# Deinstallation unter Linux?!



## Hawkings (9. Mai 2008)

Hi,

ich hatte mir OpenLDAP installiert, jedoch im nachhinein bemerkt, dass ich das nun doch nicht mehr brauche. Ich hatte die Datei nicht als rpm sondern als "normale" Datei heruntergeladen, entpackt, kompiliert bzw, erstellt und dann installiert.

Jetzt wollte ich die wieder deinstallieren und habe da mal geschaut, in Freund Google hieß es, dass es kein einheitliches Deinstallationsverfahren gibt. Und in einem Forum stand zu einem ähnlöichen Fall, dass, wenn keine Routine zum deinstallieren oder so etwas in der Art vorhanden ist, der Ordner gelöscht wird und dann feddich...

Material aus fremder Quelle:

File: config.mk
export PLATFORM = sky130hd
export DESIGN_NAME = log_record_stream_deframer_top
export DESIGN_NICKNAME = d
export VERILOG_FILES = /design/src/rtl/lrsd_pkg.sv /design/src/rtl/log_record_stream_deframer_top.sv /design/src/rtl/lrsd_parser.sv
export VERILOG_INCLUDE_DIRS = /design/src /design/src/rtl
export SDC_FILE = /design/constraint.sdc
export NUM_CORES = 1
export LEC_CHECK = 0
export BUFFER_PORTS_ARGS = -buffer_cell sky130_fd_sc_hd__buf_2
export CORE_ASPECT_RATIO = 2
export CORE_UTILIZATION = 30
export DETAILED_ROUTE_END_ITERATION = 12
export GPL_ROUTABILITY_DRIVEN = 0
export PLACE_DENSITY = 0.42
export SLEW_MARGIN = 40
export SYNTH_ARGS = -nofsm -noshare
export SYNTH_HDL_FRONTEND = slang
export SYNTH_SLANG_ARGS = --single-unit
File: constraint.sdc
create_clock -name clk -period 14.4 [get_ports clk]
set_clock_uncertainty 0.1 [all_clocks]
set_input_delay 0.72 -clock clk [delete_from_list [all_inputs] [get_ports clk]]
set_output_delay 0.72 -clock clk [all_outputs]
set_load 0.03 [all_outputs]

Jau, geil, hab ich mirn gedacht, gemacht und weg war er...
So, wenn ich jetzt mittels locate - Befehl die wieder suche, ist sie immer noch da!
Warum?! Der zeigt mir nen PFad an, den es nicht mehr gibt...

Was kann ich da machen?! Da stimmt doch was nicht mehr...-.-

Freue mich auf eure Antworten =


----------



## Dario Linsky (9. Mai 2008)

Hi,

locate holt sich die Informationen aus einer Datenbank, die nicht immer dem entspricht, was tatsächlich der Fall ist. Eine Aktualisierung der Datenbank ist meist etwas langwierig und beansprucht die Festplatte sehr, deswegen passiert das i.d.R. in einem CronJob alle paar Tage mal. Du kannst die Datenbank aber auch selbst mit "updatedb" auffrischen, das sollte reichen. 

Grüße, D.


----------



## Hawkings (9. Mai 2008)

Sehr geil...das wars, danke dir 
Heute ist ein toller Tag ...


----------



## Dennis Wronka (9. Mai 2008)

Wenn Du etwas so installierst gibt es drei Wege:

Nochmal kompilieren und es dann mit *make uninstall* probieren.
Dies funktioniert aber nicht bei allen Programmen/Libraries.
*CheckInstall* runterladen, nochmal kompilieren, mit CheckInstall ein Paket erstellen, dieses installieren und anschliessend deinstallieren.
Dateien manuell entfernen.

@Dario: Um die vollstaendige Neuerstellung der Datenbank zu vermeiden gibt es mlocate.


----------